The White House said Biden's choices show his strong belief that the federal courts should reflect the "full diversity of the American people."

MOVING QUICKLY

Administration officials emphasized the speed with which Biden announced his first batch of nominees, stressing that the president was out of the gate with names faster than former President Donald Trump. There is good reason for Biden to move quickly on this front.

There currently are 72 judicial openings. The Senate, which must confirm the nominees, is split 50-50, with Vice President Kamala Harris called on to break tie votes. Biden would need the Democratic caucus to stick together in support of his candidates if Republicans unite in opposition, though the administration hopes to attract GOP support for some, if not all, of the nominees.

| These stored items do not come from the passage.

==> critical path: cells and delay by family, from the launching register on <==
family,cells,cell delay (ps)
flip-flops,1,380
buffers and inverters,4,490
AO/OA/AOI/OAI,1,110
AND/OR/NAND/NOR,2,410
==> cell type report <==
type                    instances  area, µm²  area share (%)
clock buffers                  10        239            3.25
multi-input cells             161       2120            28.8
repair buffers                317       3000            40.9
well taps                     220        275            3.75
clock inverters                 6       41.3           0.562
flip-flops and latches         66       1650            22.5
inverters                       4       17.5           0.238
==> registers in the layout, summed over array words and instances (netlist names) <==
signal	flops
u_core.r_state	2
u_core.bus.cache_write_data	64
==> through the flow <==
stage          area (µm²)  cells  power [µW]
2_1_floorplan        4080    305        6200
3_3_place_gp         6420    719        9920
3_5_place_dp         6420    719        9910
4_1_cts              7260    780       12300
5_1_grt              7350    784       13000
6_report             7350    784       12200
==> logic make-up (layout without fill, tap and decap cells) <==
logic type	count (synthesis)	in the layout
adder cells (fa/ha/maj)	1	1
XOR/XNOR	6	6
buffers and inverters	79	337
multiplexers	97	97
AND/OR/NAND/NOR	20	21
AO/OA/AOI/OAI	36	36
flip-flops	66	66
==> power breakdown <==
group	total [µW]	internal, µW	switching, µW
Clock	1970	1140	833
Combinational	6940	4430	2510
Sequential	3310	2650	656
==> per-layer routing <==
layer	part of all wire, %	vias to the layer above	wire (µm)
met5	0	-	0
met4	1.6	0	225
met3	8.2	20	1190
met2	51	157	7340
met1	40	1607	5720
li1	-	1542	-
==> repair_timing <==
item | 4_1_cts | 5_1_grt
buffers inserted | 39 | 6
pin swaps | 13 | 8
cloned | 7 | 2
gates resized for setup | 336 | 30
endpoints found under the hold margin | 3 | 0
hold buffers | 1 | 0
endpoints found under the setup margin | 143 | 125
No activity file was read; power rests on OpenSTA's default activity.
`src/rtl/wb_arb_pkg.sv`:
```
// Shared types and defaults for the debug/CPU Wishbone arbiter.
// Owner states, grant encodings and tracker sizing defaults.
package wb_arb_pkg;

    typedef enum logic [1:0] {
        ST_IDLE  = 2'd0,
        ST_OWN0  = 2'd1,
        ST_OWN1  = 2'd2,
        ST_ABORT = 2'd3
    } arb_state_t;

    localparam logic [1:0] GNT_NONE = 2'b00;
    localparam logic [1:0] GNT_M0   = 2'b01;
    localparam logic [1:0] GNT_M1   = 2'b10;

    localparam int DEF_PEND_W  = 4;
    localparam int DEF_TIMEOUT = 1023;

endpackage

```
`src/rtl/wb_pending_tracker.sv`:
```
// Outstanding-request counter with saturation flag and ack watchdog.
// The watchdog only runs while requests are in flight and nothing moves.
module wb_pending_tracker import wb_arb_pkg::*; #(
    parameter int PEND_W  = DEF_PEND_W,
    parameter int TIMEOUT = DEF_TIMEOUT
) (
    input  logic i_clk,
    input  logic i_reset_n,
    input  logic i_accept,
    input  logic i_resp,
    input  logic i_clear,
    output logic o_pending_nz,
    output logic o_full,
    output logic o_timeout
);

    localparam int TW = $clog2(TIMEOUT + 1);
    localparam logic [TW-1:0] TMAX = TW'(TIMEOUT);

    logic [PEND_W-1:0] r_pending;
    logic [TW-1:0]     r_timer;
    logic              w_nz;

    assign w_nz = |r_pending;

    always_ff @(posedge i_clk) begin
        if (!i_reset_n || i_clear) begin
            r_pending <= '0;
        end else if (i_accept && !i_resp) begin
            r_pending <= r_pending + 1'b1;
        end else if (i_resp && !i_accept && w_nz) begin
            r_pending <= r_pending - 1'b1;
        end
    end

    always_ff @(posedge i_clk) begin
        if (!i_reset_n || i_clear || i_accept || i_resp || !w_nz) begin
            r_timer <= '0;
        end else if (r_timer != TMAX) begin
            r_timer <= r_timer + 1'b1;
        end
    end

    assign o_pending_nz = w_nz;
    assign o_full       = &r_pending;
    assign o_timeout    = w_nz && (r_timer == TMAX);

endmodule

```
`src/rtl/wb_dbg_arbiter.sv`:
```
// Two-master pipelined Wishbone arbiter: debug loader (m0) and CPU (m1).
// Ownership is held until the owner drops cyc; a watchdog aborts dead slaves.
module wb_dbg_arbiter import wb_arb_pkg::*; #(
    parameter bit PRIO_M0 = 1'b1,
    parameter int PEND_W  = DEF_PEND_W,
    parameter int TIMEOUT = DEF_TIMEOUT
) (
    input  logic        i_clk,
    input  logic        i_reset_n,
    input  logic        i_m0_cyc,
    input  logic        i_m0_stb,
    input  logic        i_m0_we,
    input  logic [3:0]  i_m0_sel,
    input  logic [29:0] i_m0_addr,
    input  logic [31:0] i_m0_data,
    output logic        o_m0_stall,
    output logic        o_m0_ack,
    output logic        o_m0_err,
    output logic [31:0] o_m0_data,
    input  logic        i_m1_cyc,
    input  logic        i_m1_stb,
    input  logic        i_m1_we,
    input  logic [3:0]  i_m1_sel,
    input  logic [29:0] i_m1_addr,
    input  logic [31:0] i_m1_data,
    output logic        o_m1_stall,
    output logic        o_m1_ack,
    output logic        o_m1_err,
    output logic [31:0] o_m1_data,
    output logic        o_s_cyc,
    output logic        o_s_stb,
    output logic        o_s_we,
    output logic [3:0]  o_s_sel,
    output logic [29:0] o_s_addr,
    output logic [31:0] o_s_data,
    input  logic        i_s_stall,
    input  logic        i_s_ack,
    input  logic        i_s_err,
    input  logic [31:0] i_s_data,
    output logic [1:0]  o_grant
);

    arb_state_t r_state;
    logic [1:0] r_grant;
    logic       r_owner;

    logic        w_own0;
    logic        w_own1;
    logic        w_owning;
    logic        w_live;
    logic        w_cyc;
    logic        w_stb;
    logic        w_we;
    logic [3:0]  w_sel;
    logic [29:0] w_addr;
    logic [31:0] w_wdata;
    logic        w_nz;
    logic        w_full;
    logic        w_timeout;
    logic        w_accept;
    logic        w_resp;
    logic        w_ack;
    logic        w_err;
    logic        w_stall;

    assign w_own0   = (r_state == ST_OWN0);
    assign w_own1   = (r_state == ST_OWN1);
    assign w_owning = w_own0 | w_own1;

    // r_owner stays valid through ABORT so the owner's cyc can be watched
    assign w_cyc   = r_owner ? i_m1_cyc  : i_m0_cyc;
    assign w_stb   = r_owner ? i_m1_stb  : i_m0_stb;
    assign w_we    = r_owner ? i_m1_we   : i_m0_we;
    assign w_sel   = r_owner ? i_m1_sel  : i_m0_sel;
    assign w_addr  = r_owner ? i_m1_addr : i_m0_addr;
    assign w_wdata = r_owner ? i_m1_data : i_m0_data;

    assign w_live = w_owning & w_cyc & ~w_timeout;

    assign o_s_cyc  = w_live;
    assign o_s_stb  = w_live & w_stb & ~w_full;
    assign o_s_we   = w_owning & w_we;
    assign o_s_sel  = w_owning ? w_sel   : 4'h0;
    assign o_s_addr = w_owning ? w_addr  : 30'h0;
    assign o_s_data = w_owning ? w_wdata : 32'h0;

    assign w_accept = o_s_stb & ~i_s_stall;
    assign w_resp   = w_live & w_nz & (i_s_ack | i_s_err);
    assign w_ack    = w_live & w_nz & i_s_ack;
    assign w_err    = (w_live & w_nz & i_s_err) | w_timeout;
    assign w_stall  = ~w_live | i_s_stall | w_full;

    assign o_m0_stall = w_own0 ? w_stall  : 1'b1;
    assign o_m0_ack   = w_own0 & w_ack;
    assign o_m0_err   = w_own0 & w_err;
    assign o_m0_data  = w_own0 ? i_s_data : 32'h0;

    assign o_m1_stall = w_own1 ? w_stall  : 1'b1;
    assign o_m1_ack   = w_own1 & w_ack;
    assign o_m1_err   = w_own1 & w_err;
    assign o_m1_data  = w_own1 ? i_s_data : 32'h0;

    assign o_grant = r_grant;

    wb_pending_tracker #(
        .PEND_W  (PEND_W),
        .TIMEOUT (TIMEOUT)
    ) u_track (
        .i_clk        (i_clk),
        .i_reset_n    (i_reset_n),
        .i_accept     (w_accept),
        .i_resp       (w_resp),
        .i_clear      (~w_live),
        .o_pending_nz (w_nz),
        .o_full       (w_full),
        .o_timeout    (w_timeout)
    );

    always_ff @(posedge i_clk) begin
        if (!i_reset_n) begin
            r_state <= ST_IDLE;
            r_grant <= GNT_NONE;
            r_owner <= 1'b0;
        end else begin
            unique case (r_state)
                ST_IDLE: begin
                    if (i_m0_cyc && (PRIO_M0 || !i_m1_cyc)) begin
                        r_state <= ST_OWN0;
                        r_grant <= GNT_M0;
                        r_owner <= 1'b0;
                    end else if (i_m1_cyc) begin
                        r_state <= ST_OWN1;
                        r_grant <= GNT_M1;
                        r_owner <= 1'b1;
                    end
                end
                ST_OWN0, ST_OWN1: begin
                    if (w_timeout) begin
                        r_state <= ST_ABORT;
                        r_grant <= GNT_NONE;
                    end else if (!w_cyc) begin
                        r_state <= ST_IDLE;
                        r_grant <= GNT_NONE;
                    end
                end
                ST_ABORT: begin
                    if (!w_cyc) begin
                        r_state <= ST_IDLE;
                    end
                end
                default: begin
                    r_state <= ST_IDLE;
                    r_grant <= GNT_NONE;
                end
            endcase
        end
    end

endmodule

```
[src/rtl/regfile_pkg.sv]
// Shared types and helpers for the parametrised register file.
// Holds the clear-sequencer state encoding and the byte-masked merge
// used both for committing writes and for the write-first read bypass.
package regfile_pkg;

    // Clear sweep sequencer states.
    typedef enum logic [0:0] {
        ST_IDLE  = 1'b0,
        ST_CLEAR = 1'b1
    } clr_state_t;

    // Widest word the merge helper handles. Callers zero-extend their
    // operands into this width and truncate the result back down, which
    // keeps one helper usable for any DATA_W up to this bound.
    localparam int MERGE_W    = 512;
    localparam int MERGE_BE_W = MERGE_W / 8;

    // Byte-masked merge: byte b of the result comes from new_word when
    // be[b] is set, otherwise from old_word.
    function automatic logic [MERGE_W-1:0] byte_merge(
        input logic [MERGE_W-1:0]    old_word,
        input logic [MERGE_W-1:0]    new_word,
        input logic [MERGE_BE_W-1:0] be
    );
        logic [MERGE_W-1:0] merged;
        merged = old_word;
        for (int b = 0; b < MERGE_BE_W; b++) begin
            if (be[b]) begin
                merged[8*b +: 8] = new_word[8*b +: 8];
            end
        end
        return merged;
    endfunction

endpackage
===== config.mk =====
export PLATFORM = sky130hd
export DESIGN_NAME = data_proc_core
export DESIGN_NICKNAME = d
export VERILOG_FILES = /design/src/rtl/data_proc_core.sv
export SDC_FILE = /design/constraint.sdc
export NUM_CORES = 1
export LEC_CHECK = 0
export ABC_AREA = 1
export CORE_UTILIZATION = 35
export DETAILED_ROUTE_END_ITERATION = 16
export GPL_TIMING_DRIVEN = 0
export PLACE_DENSITY_LB_ADDON = 0.1
export SYNTH_ARGS = -nofsm -noshare
export SYNTH_HDL_FRONTEND = slang
export SYNTH_SLANG_ARGS = --single-unit
export TNS_END_PERCENT = 30

===== constraint.sdc =====
create_clock -name clk -period 7.9 [get_ports clk]
set_input_delay 1.185 -clock clk [delete_from_list [all_inputs] [get_ports clk]]
set_output_delay 1.185 -clock clk [all_outputs]
set_load 0.01 [all_outputs]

There is no guarantee that Democrats will hold the majority after the 2022 midterm elections, meaning the White House and Senate Majority Leader Charles Schumer, D-N.Y., will have to be aggressive about pushing nominees through confirmation in much the same way that Trump and former Senate leader Mitch McConnell, R-Ky., got the former president's nominees confirmed.

Schumer and Senate Judiciary Committee Chairman Dick Durbin, D-Ill., said the Senate will work quickly to hold hearings and confirm Biden's picks.

"America is so much better when our rich diversity is reflected in every aspect of society, especially our justice system," Schumer said.

Senate Republicans had no immediate reaction to individual nominees. Sen. Charles Grassley, R-Iowa, the senior Republican on the Judiciary Committee, said they should ultimately be judged on their own merits.

"We should neither be a rubber stamp, nor should we oppose nominees as a matter of course, as many Democrats did during the Trump administration," Grassley said in a statement.

Trump leaned heavily on white men to fill judicial vacancies. An Associated Press analysis found that over 86% of the more than 200 federal judges confirmed under Trump were white, the highest rate of white judicial appointments since George H.W. Bush's presidency.

Two-thirds of Trump's judicial appointees were white men; less than a quarter were women.

Overall, about a third of active federal judges are women, and Biden's nomination of three Black women to federal courts of appeals is particularly significant.

Currently, of the approximately 170 active judges on federal courts of appeals, only four are Black women, and all are 68 or older, according to a Federal Judicial Center database.

Sherrilyn Ifill, president and director-counsel of the NAACP Legal Defense and Educational Fund, said the organization was "gratified" that Biden is acting to diversify the federal bench.

"Such diversity will greatly enhance the judiciary and judicial decision-making," Ifill said in a statement.

EMPHASIZING DIVERSITY

Biden's White House has made clear that it intends to put judges with different types of backgrounds on the federal bench as quickly as it can. In a letter in December, the incoming White House counsel, Dana Remus, told Democratic senators that Biden would be looking for judges from groups historically underrepresented on the bench.

"White House Counsel Dana Remus has made clear that President Biden wants to nominate the most diverse judges in history -- including diversity of professional background and experience representing individual Americans," said Christopher Kang, a co-founder of the progressive group Demand Justice. "As long as Senate Democrats follow Remus' letter, Biden will not only start to rebalance to our courts, but transform the judiciary by establishing a new mold for all Democratic presidents' judicial nominees."

Advisers to Biden said he was deeply concerned that many Americans -- including those who took to the streets last summer to protest police killings of Black people -- had lost faith in the ability of the judicial system to issue fair rulings in cases that directly affect their lives.

"We need the country, and lawyers, to look at the judiciary and see themselves, see the full range of faces and backgrounds," Remus said in an interview.

"Over time, we hope and expect it does mean there's greater trust and faith that judicial decisions reflect the full range of the country's values."

Information for this article was contributed by Darlene Superville and Jessica Gresko of The Associated Press; and by Carl Hulse and Michael D. Shear of The New York Times.